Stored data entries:
________________________________________

$ cat config.mk
export PLATFORM = sky130hd
export DESIGN_NAME = fp16_accumulator
export DESIGN_NICKNAME = d
export VERILOG_FILES = /design/src/rtl/fp16_accumulator_pkg.sv /design/src/rtl/fp16_accumulator_add.sv /design/src/rtl/fp16_accumulator.sv
export SDC_FILE = /design/constraint.sdc
export NUM_CORES = 1
export LEC_CHECK = 0
export ABC_AREA = 1
export CORE_MARGIN = 8
export CORE_UTILIZATION = 55
export CTS_CLUSTER_DIAMETER = 150
export CTS_CLUSTER_SIZE = 20
export DETAILED_ROUTE_END_ITERATION = 6
export GPL_TIMING_DRIVEN = 0
export PLACE_DENSITY = 0.79
export SLEW_MARGIN = 20
export SYNTH_ARGS = -nofsm -noshare
export SYNTH_HDL_FRONTEND = slang
export SYNTH_SLANG_ARGS = --single-unit
$ cat constraint.sdc
create_clock -name clk -period 13.73 [get_ports clk]
set_input_delay 2.746 -clock clk [delete_from_list [all_inputs] [get_ports clk]]
set_output_delay 2.746 -clock clk [all_outputs]
set_load 0.05 [all_outputs]
$ cat src/rtl/fp16_accumulator_pkg.sv
// Shared definitions for the FP16 accumulator and its adder.
// Contents: FP16 field widths, exponent bias, the reserved all-ones exponent,
// the exception-flag width and the accumulator FSM state encoding.
package fp16_accumulator_pkg;

    localparam int FP_W    = 16;
    localparam int EXP_W   = 5;
    localparam int FRAC_W  = 10;
    localparam int BIAS    = 15;
    localparam int EXP_MAX = 31;
    localparam int FLAG_W  = 5;

    typedef enum logic {
        ACCUM = 1'b0,
        HOLD  = 1'b1
    } fsm_state_t;

endpackage

$ cat src/rtl/fp16_accumulator_add.sv
// fp16_add: single-cycle combinational FP16 adder, truncating toward zero.
// Ports:
//   a, b  - FP16 operands (denormals are treated as zero)
//   sum   - FP16 result; exact zero and underflow give +0
//   ovf   - result saturated to infinity, or an operand was already inf/NaN
module fp16_add
    import fp16_accumulator_pkg::*;
(
    input  logic [FP_W-1:0] a,
    input  logic [FP_W-1:0] b,
    output logic [FP_W-1:0] sum,
    output logic            ovf
);

    logic [FP_W-2:0]    mag_a, mag_b, big_mag, small_mag;
    logic               big_sign, small_sign;
    logic [FRAC_W:0]    m_big, m_small, aligned, shifted;
    logic [EXP_W-1:0]   e_big, e_small, diff;
    logic [FRAC_W+1:0]  raw;
    logic [3:0]         lead, lz;
    logic signed [6:0]  exp_n;
    logic [FRAC_W-1:0]  frac;

    // Zero exponent flushes the whole operand to zero before ordering, so a
    // denormal can never be picked as the larger operand.
    always_comb begin
        mag_a = (a[FP_W-2:FRAC_W] == '0) ? '0 : a[FP_W-2:0];
        mag_b = (b[FP_W-2:FRAC_W] == '0) ? '0 : b[FP_W-2:0];
        if (mag_a >= mag_b) begin
            big_mag    = mag_a;
            big_sign   = a[FP_W-1];
            small_mag  = mag_b;
            small_sign = b[FP_W-1];
        end else begin
            big_mag    = mag_b;
            big_sign   = b[FP_W-1];
            small_mag  = mag_a;
            small_sign = a[FP_W-1];
        end
        e_big   = big_mag[FP_W-2:FRAC_W];
        e_small = small_mag[FP_W-2:FRAC_W];
        m_big   = (e_big == '0)   ? '0 : {1'b1, big_mag[FRAC_W-1:0]};
        m_small = (e_small == '0) ? '0 : {1'b1, small_mag[FRAC_W-1:0]};
        diff    = e_big - e_small;
        aligned = (diff >= 5'd12) ? '0 : (m_small >> diff);
        if (big_sign == small_sign)
            raw = {1'b0, m_big} + {1'b0, aligned};
        else
            raw = {1'b0, m_big} - {1'b0, aligned};
    end

    // Leading-one detect over the 11-bit mantissa field; a carry into bit 11
    // is handled separately as a one-place right normalisation.
    always_comb begin
        lead = 4'd0;
        for (int i = 0; i <= FRAC_W; i++) begin
            if (raw[i])
                lead = i[3:0];
        end
        lz      = 4'd10 - lead;
        shifted = raw[FRAC_W:0] << lz;
        if (raw[FRAC_W+1]) begin
            exp_n = $signed({2'b00, e_big}) + 7'sd1;
            frac  = raw[FRAC_W:1];
        end else begin
            exp_n = $signed({2'b00, e_big}) - $signed({3'b000, lz});
            frac  = shifted[FRAC_W-1:0];
        end
    end

    // Result selection: an infinite operand dominates, then zero, then
    // exponent overflow/underflow, else the normalised value.
    always_comb begin
        sum = '0;
        ovf = 1'b0;
        if (b[FP_W-2:FRAC_W] == EXP_MAX[EXP_W-1:0]) begin
            sum = {b[FP_W-1], EXP_MAX[EXP_W-1:0], {FRAC_W{1'b0}}};
            ovf = 1'b1;
        end else if (a[FP_W-2:FRAC_W] == EXP_MAX[EXP_W-1:0]) begin
            sum = {a[FP_W-1], EXP_MAX[EXP_W-1:0], {FRAC_W{1'b0}}};
            ovf = 1'b1;
        end else if (raw == '0) begin
            sum = '0;
        end else if (exp_n >= 7'sd31) begin
            sum = {big_sign, EXP_MAX[EXP_W-1:0], {FRAC_W{1'b0}}};
            ovf = 1'b1;
        end else if (exp_n <= 7'sd0) begin
            sum = '0;
        end else begin
            sum = {big_sign, exp_n[EXP_W-1:0], frac};
        end
    end

endmodule

$ cat src/rtl/fp16_accumulator.sv
// fp16_accumulator: sums a stream of FP16 products into one FP16 result per
// vector, with a valid/ready handshake on the result side.
// Ports:
//   clk, rst            - clock, synchronous active-high reset
//   in_valid/in_data    - product word and its presence strobe
//   in_flags            - multiplier exception flags for in_data
//   in_last             - final element of the vector
//   in_ready            - word accepted this cycle (high while accumulating)
//   out_valid/out_ready - result handshake
//   out_data            - FP16 sum, out_flags - OR of input flags
//   out_ovf             - sum saturated to infinity, out_count - element count
module fp16_accumulator
    import fp16_accumulator_pkg::*;
#(
    parameter int DWIDTH = 16,
    parameter int CNT_W  = 16
) (
    input  logic              clk,
    input  logic              rst,
    input  logic              in_valid,
    input  logic [DWIDTH-1:0] in_data,
    input  logic [FLAG_W-1:0] in_flags,
    input  logic              in_last,
    output logic              in_ready,
    output logic              out_valid,
    input  logic              out_ready,
    output logic [DWIDTH-1:0] out_data,
    output logic [FLAG_W-1:0] out_flags,
    output logic              out_ovf,
    output logic [CNT_W-1:0]  out_count
);

    fsm_state_t        state;
    logic [DWIDTH-1:0] acc, add_sum, acc_next;
    logic [FLAG_W-1:0] flags, flags_next;
    logic              ovf, add_ovf, ovf_next, accept;
    logic [CNT_W-1:0]  count, count_next;

    fp16_add u_add (
        .a   (acc),
        .b   (in_data),
        .sum (add_sum),
        .ovf (add_ovf)
    );

    assign in_ready = (state == ACCUM);
    assign accept   = in_ready & in_valid;

    // Once saturated the accumulator stays at its infinity until the vector
    // ends; the counter sticks at all-ones rather than wrapping.
    always_comb begin
        acc_next   = ovf ? acc : add_sum;
        ovf_next   = ovf | add_ovf;
        flags_next = flags | in_flags;
        count_next = (&count) ? count : count + 1'b1;
    end

    always_ff @(posedge clk) begin
        if (rst) begin
            state     <= ACCUM;
            acc       <= '0;
            flags     <= '0;
            ovf       <= 1'b0;
            count     <= '0;
            out_valid <= 1'b0;
            out_data  <= '0;
            out_flags <= '0;
            out_ovf   <= 1'b0;
            out_count <= '0;
        end else if (state == ACCUM) begin
            if (accept) begin
                acc   <= acc_next;
                flags <= flags_next;
                ovf   <= ovf_next;
                count <= count_next;
                if (in_last) begin
                    state     <= HOLD;
                    out_valid <= 1'b1;
                    out_data  <= acc_next;
                    out_flags <= flags_next;
                    out_ovf   <= ovf_next;
                    out_count <= count_next;
                end
            end
        end else begin
            if (out_ready) begin
                state     <= ACCUM;
                out_valid <= 1'b0;
                acc       <= '0;
                flags     <= '0;
                ovf       <= 1'b0;
                count     <= '0;
            end
        end
    end

endmodule

==> impl_metrics.ini <==
[outcome]
run_status = finished, final reports clean

[final_layout]
area.growth.synth_to_final_pct = 15.98
layout.cells.non_filler = 1395
share_of_cells_above_drive_strength_1_pct = 7.522
finish.net_count = 1282
antennaDiodeCount = 0

[sta]
final_period_minus_worst_setup_slack_ns = 11.96
report.final.setup_viol = 0
fin_setup_tns_ns = 0
final_max_slew_viol_count = 0
worst_slew_pin_slew_ns = 0.6206
maxSlewHeadroom_pct = 58.25
finalHoldViolations = 0
fin_crit_sh_pct = 87.10
max_clock_freq_ghz = 0.08362
setup_repair_after_global_routing_missed_its_margin = false
timing.clock.skew_ns = 0.006733

[placed_design]
place_hpwl_um = 15890
routabilityCongestion = 0.9293
portBuffers = 64
placed_cells_incl_taps = 1379

[cts]
cts-buffers-inserted = 9
path_clk_slew_ns = 0.06
cts_setup_buffers = 0
htree_num_levels = 3
post_cts_resized = 0
worstSkewPairLatency_ns = 0.34
tritoncts_clock_tree = built
postCtsHoldBufs = 0
cts.sink_count = 78
clock_path_buffers = 2
root_buffer = sky130_fd_sc_hd__clkbuf_16

[die]
std_cell_rows = 41
design.core.area_um2 = 12570
die-width_um = 129.1
die_area_um2 = 16660
initial_utilization_pct = 55.95
floorplan.die.height_um = 129.1
top_level_ports = 66

[min_path]
whs_path_depth = 2
hold_path_startpoint = count[9]
hold_path_class = reg2reg

[setup_path]
timing.critical_path.to_type = flop
crit_path_max_incr_delay_ns = 0.55
critical_path.slowest_cell = sky130_fd_sc_hd__clkdlybuf4s50_1
critPathRequiredTime_ns = 13.96
crit_path_max_fanout = 11
cp-start-kind = input port
r2r_startpoint = acc[12]
kind_of_critical_path = in2reg
critPathArrivalTime_ns = 12.19
startpoint_of_the_worst_setup_timing_path = in_data[11]
reg2reg_depth = 57
cp_common_cell = sky130_fd_sc_hd__nand2_1

[logic_synthesis]
yosys.cell_types.count = 43
post_synthesis_net_count = 1207
syn_inst = 1143
yosysTopAreaCellShare_pct = 22.21
netlist_area_um2 = 7032
synth-seq-cells = 78
netlist.top_cell.by_area = sky130_fd_sc_hd__dfxtp_1
synth.yosys.warnings = 0
syn-mean-instance-area_um2 = 6.152
synth_sequential_area_ratio_pct = 22.21
netlist_top_cells_area = sky130_fd_sc_hd__dfxtp_1 (22%), sky130_fd_sc_hd__nand2_1 (18%), sky130_fd_sc_hd__inv_1 (7.3%)

[routing]
routed_via_count = 7489
route.detailed.wl_per_inst_um = 14.33
drc_errors_left = 0
drt_iter0_drc = 618
drt_wl_total_um = 19990
route.antenna.remaining_nets = 0
dr.pass1.iters = 5
viasPerCell = 5.368

[grt]
grt_start_max_net_pins = 13
antenna_found_initial = 0
grt_pass1_vias = 7057
groute.usage.overall_pct = 24.16
global_route.overflow_total = 0
grt_pass1_wl_um = 33130

[run]
max_cap_violations = 0
[cell families after synthesis]
group	count (synthesis)	synth area share, %
xor gates and xnor gates	30	3.737
and+or+nand+nor	605	39.59
DFF	78	22.21
adders and majority gates	38	6.975
AOI/OAI and AO/OA	205	16.67
buffers and inverters	187	10.82
[path summary, 6_finish.rpt]
path | end | slack (ns)
max | out_data[9] | 1.77
max reg2reg | out_data[9] | 4.47
min reg2reg | count[9] | 0.47
min | count[9] | 0.47
[worst max-delay path, delay by kind of cell]
kind            cells  cell delay (ns)
simple gates       32             3.45
buf+inv             9             1.83
fa+ha+maj           6             1.92
xor+xnor            4             1.14
compound gates      7             1.07
[sequential cells by signal, indices dropped and copies added, names as in the netlist]
signal     count
out_flags      5
count         16
out_data      16
flags          5
ovf            1
out_count     16
out_valid      1
acc           16
out_ovf        1
state          1
[stage by stage]
step / hold WS, ns / instance area [µm²] / setup slack, ns / utilization, %
final: 0.4652 / 8155 / 1.771 / 64.89
after floorplan: 0.4453 / 7032 / 3.787 / -
after global placement: 0.4458 / 7888 / 1.661 / 62.76
after CTS: 0.4670 / 8155 / 1.956 / 64.89
after detailed placement: 0.4567 / 7888 / 1.639 / 62.76
after global routing: 0.4886 / 8155 / 0.8299 / 64.89
[synth_stat cells (all sizes together)]
cell	count
o21ai	77
o221ai	1
nand4	14
o21a	7
a31oi	1
dfxtp	78
nand2	360
clkinv	2
nor2	83
buf	12
and2	1
xnor2	14
ha	36
xor2	16
nand3	112
o31ai	3
a211oi	10
fa	2
nor4	4
or2	3
clkbuf	32
o41ai	1
nand3b	5
a21oi	73
inv	141
o211ai	4
o21bai	28
nor3	23
[cell usage in the layout, fill, tap and decap left out, types with 4 or more instances in the layout]
cell type / count
sky130_fd_sc_hd__inv_1: 136
sky130_fd_sc_hd__nand3_2: 11
sky130_fd_sc_hd__xor2_1: 16
sky130_fd_sc_hd__nand2_1: 328
sky130_fd_sc_hd__nand3_1: 99
sky130_fd_sc_hd__nor3_2: 6
sky130_fd_sc_hd__dfxtp_1: 78
sky130_fd_sc_hd__nand2_2: 22
sky130_fd_sc_hd__nor4_1: 4
sky130_fd_sc_hd__a21oi_1: 71
sky130_fd_sc_hd__nand4_1: 14
sky130_fd_sc_hd__o211ai_1: 4
sky130_fd_sc_hd__nand3b_1: 5
sky130_fd_sc_hd__a211oi_1: 10
sky130_fd_sc_hd__o21ai_0: 60
sky130_fd_sc_hd__o21ai_1: 17
sky130_fd_sc_hd__nand2_4: 10
sky130_fd_sc_hd__clkdlybuf4s50_1: 64
sky130_fd_sc_hd__buf_2: 4
sky130_fd_sc_hd__clkinv_2: 5
sky130_fd_sc_hd__ha_1: 36
sky130_fd_sc_hd__clkbuf_16: 9
sky130_fd_sc_hd__nor3_1: 17
sky130_fd_sc_hd__clkbuf_1: 33
sky130_fd_sc_hd__xnor2_1: 14
sky130_fd_sc_hd__o21bai_1: 28
sky130_fd_sc_hd__o21a_1: 7
sky130_fd_sc_hd__nor2_1: 77
[final cells by class]
class / instances / area (µm²)
Inverter: 143 / 541.8
Fill cell: 1201 / 4413
Clock inverter: 5 / 25.02
Sequential cell: 78 / 1562
Timing Repair Buffer: 64 / 640.6
Multi-Input combinational cell: 878 / 4710
Buffer: 44 / 219.0
Clock buffer: 11 / 242.7
Tap cell: 172 / 215.2
[metal layers]
layer  track usage, %  share of wire [%]
met4            10.02                3.2
met1            29.85                 44
met3            4.273                6.5
met2            40.64                 46
met5                0                  0
Power is not shown: default switching activity piles up to over one toggle a cycle in this logic, so the estimate is an artifact.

________________________________________

Search each line of the data above for "exponent", and copy the lines where it occurs.

### TASK RESULT
// Contents: FP16 field widths, exponent bias, the reserved all-ones exponent,
    // Zero exponent flushes the whole operand to zero before ordering, so a
    // exponent overflow/underflow, else the normalised value.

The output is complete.